Work item |
Among the entries below, find the lines with "block" and copy them.

***** Given records

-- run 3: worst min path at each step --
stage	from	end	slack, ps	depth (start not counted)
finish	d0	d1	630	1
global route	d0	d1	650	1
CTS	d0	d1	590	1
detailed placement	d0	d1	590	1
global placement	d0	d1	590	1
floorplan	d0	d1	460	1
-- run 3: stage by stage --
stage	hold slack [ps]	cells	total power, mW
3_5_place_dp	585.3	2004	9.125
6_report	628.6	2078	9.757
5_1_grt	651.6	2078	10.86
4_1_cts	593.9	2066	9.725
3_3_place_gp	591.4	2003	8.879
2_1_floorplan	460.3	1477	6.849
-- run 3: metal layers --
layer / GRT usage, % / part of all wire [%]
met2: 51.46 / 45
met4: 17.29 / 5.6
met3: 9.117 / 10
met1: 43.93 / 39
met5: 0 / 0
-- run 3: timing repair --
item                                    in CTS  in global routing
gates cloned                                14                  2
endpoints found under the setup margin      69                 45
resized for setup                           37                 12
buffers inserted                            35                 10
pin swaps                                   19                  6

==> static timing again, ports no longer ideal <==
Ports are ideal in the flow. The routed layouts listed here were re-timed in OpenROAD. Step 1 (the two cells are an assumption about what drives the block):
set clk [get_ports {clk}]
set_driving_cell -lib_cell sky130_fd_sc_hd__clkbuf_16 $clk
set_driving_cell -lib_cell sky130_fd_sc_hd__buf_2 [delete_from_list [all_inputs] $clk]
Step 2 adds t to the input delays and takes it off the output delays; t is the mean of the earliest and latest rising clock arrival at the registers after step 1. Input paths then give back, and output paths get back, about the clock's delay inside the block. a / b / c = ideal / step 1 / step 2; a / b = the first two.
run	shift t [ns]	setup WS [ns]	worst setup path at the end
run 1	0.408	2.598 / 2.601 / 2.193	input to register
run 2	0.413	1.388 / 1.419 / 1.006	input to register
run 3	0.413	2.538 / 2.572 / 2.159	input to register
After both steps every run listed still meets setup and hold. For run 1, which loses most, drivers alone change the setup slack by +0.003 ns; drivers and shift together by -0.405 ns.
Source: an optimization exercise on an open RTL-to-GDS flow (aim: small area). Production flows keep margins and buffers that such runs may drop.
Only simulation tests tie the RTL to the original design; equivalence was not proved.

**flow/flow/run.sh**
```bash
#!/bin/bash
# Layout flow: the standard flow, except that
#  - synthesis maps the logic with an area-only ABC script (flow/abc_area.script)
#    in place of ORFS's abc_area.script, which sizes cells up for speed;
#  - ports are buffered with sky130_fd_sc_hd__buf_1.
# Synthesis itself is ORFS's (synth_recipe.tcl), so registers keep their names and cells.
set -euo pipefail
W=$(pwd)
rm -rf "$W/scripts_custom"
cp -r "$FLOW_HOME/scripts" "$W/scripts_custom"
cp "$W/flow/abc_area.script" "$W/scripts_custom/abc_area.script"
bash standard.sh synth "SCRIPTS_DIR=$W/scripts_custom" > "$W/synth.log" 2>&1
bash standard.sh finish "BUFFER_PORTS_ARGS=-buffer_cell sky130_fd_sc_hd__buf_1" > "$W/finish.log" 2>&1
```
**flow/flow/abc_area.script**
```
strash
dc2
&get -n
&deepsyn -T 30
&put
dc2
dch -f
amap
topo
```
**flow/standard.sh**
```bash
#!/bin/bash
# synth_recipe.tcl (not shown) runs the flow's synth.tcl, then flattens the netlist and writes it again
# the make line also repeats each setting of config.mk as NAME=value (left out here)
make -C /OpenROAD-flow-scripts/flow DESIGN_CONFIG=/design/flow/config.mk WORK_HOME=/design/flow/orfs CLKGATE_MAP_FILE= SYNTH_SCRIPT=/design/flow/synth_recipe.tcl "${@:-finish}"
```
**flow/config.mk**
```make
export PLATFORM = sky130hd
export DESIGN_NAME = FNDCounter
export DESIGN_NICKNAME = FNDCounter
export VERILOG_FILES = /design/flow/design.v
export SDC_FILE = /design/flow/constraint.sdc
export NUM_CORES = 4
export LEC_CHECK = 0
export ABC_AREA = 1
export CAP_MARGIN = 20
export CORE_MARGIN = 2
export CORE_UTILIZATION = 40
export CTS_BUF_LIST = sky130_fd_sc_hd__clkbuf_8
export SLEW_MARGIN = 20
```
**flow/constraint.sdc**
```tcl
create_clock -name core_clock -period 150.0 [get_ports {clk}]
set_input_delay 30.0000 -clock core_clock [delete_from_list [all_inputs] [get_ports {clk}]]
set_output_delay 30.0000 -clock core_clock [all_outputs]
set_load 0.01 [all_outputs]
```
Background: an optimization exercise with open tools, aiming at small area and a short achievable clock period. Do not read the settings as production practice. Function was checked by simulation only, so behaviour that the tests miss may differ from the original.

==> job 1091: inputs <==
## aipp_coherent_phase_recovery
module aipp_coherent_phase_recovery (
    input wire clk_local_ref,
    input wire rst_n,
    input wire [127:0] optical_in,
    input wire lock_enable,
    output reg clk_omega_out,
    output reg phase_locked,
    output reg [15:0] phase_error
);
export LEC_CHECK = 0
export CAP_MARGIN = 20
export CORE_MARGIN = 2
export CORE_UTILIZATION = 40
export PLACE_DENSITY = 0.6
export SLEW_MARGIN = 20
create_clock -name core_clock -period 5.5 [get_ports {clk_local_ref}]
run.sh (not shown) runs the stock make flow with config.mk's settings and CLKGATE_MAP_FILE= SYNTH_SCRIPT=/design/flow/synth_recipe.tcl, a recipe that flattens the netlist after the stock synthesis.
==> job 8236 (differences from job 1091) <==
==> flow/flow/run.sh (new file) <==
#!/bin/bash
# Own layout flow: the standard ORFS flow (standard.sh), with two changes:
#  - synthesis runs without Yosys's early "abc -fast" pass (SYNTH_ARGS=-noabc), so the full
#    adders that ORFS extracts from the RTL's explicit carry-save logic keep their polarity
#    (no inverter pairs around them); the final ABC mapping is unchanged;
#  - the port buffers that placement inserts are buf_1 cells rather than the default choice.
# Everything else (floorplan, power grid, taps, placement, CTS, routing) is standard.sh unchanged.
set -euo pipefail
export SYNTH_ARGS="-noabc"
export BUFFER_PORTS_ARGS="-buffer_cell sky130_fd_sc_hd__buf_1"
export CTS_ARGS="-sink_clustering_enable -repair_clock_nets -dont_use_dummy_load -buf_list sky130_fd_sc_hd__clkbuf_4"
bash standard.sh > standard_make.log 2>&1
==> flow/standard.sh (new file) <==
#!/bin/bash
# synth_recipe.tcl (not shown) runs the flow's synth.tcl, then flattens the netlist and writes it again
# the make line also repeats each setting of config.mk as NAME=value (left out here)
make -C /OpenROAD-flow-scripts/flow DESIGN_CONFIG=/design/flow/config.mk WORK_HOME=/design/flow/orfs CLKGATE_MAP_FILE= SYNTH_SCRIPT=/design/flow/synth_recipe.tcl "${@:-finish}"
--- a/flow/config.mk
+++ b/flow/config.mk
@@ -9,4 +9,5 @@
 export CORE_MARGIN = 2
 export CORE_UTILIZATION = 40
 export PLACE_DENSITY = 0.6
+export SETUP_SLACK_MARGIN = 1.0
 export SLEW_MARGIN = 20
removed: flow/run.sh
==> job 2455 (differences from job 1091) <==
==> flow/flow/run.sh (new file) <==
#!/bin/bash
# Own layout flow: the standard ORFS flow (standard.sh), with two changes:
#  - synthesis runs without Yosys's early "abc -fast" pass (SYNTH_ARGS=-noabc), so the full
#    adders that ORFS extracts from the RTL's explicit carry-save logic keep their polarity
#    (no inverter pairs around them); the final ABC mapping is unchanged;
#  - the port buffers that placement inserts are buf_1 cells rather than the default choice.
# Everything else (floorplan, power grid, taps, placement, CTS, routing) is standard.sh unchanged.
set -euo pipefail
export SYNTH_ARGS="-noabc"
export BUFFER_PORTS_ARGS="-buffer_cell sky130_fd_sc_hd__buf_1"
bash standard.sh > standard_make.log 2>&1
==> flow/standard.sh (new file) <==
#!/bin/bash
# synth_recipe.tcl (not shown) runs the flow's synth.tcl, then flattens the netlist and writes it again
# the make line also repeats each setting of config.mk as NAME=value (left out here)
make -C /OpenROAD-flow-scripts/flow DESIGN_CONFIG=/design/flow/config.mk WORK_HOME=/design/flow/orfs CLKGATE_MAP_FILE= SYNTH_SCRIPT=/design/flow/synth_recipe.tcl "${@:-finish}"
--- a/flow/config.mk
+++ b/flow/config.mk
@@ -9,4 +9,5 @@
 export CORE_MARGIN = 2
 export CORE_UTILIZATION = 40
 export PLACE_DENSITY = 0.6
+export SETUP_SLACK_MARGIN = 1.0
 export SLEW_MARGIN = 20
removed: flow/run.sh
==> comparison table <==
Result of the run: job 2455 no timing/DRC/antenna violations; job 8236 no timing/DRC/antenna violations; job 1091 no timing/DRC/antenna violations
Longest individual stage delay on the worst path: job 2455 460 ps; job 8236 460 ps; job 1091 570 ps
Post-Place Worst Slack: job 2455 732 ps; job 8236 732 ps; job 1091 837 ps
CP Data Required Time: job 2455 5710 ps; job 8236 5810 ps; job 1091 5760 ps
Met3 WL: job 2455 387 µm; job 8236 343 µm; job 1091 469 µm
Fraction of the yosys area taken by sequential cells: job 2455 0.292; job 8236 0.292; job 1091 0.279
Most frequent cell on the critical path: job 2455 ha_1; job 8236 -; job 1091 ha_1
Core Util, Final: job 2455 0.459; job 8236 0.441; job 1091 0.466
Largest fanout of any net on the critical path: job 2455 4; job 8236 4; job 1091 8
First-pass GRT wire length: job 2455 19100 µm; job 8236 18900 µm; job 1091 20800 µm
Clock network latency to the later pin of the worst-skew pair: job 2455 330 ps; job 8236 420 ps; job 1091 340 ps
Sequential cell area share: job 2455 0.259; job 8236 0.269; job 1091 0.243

**********

Exercise solution |
Ports are ideal in the flow. The routed layouts listed here were re-timed in OpenROAD. Step 1 (the two cells are an assumption about what drives the block):
Step 2 adds t to the input delays and takes it off the output delays; t is the mean of the earliest and latest rising clock arrival at the registers after step 1. Input paths then give back, and output paths get back, about the clock's delay inside the block. a / b / c = ideal / step 1 / step 2; a / b = the first two.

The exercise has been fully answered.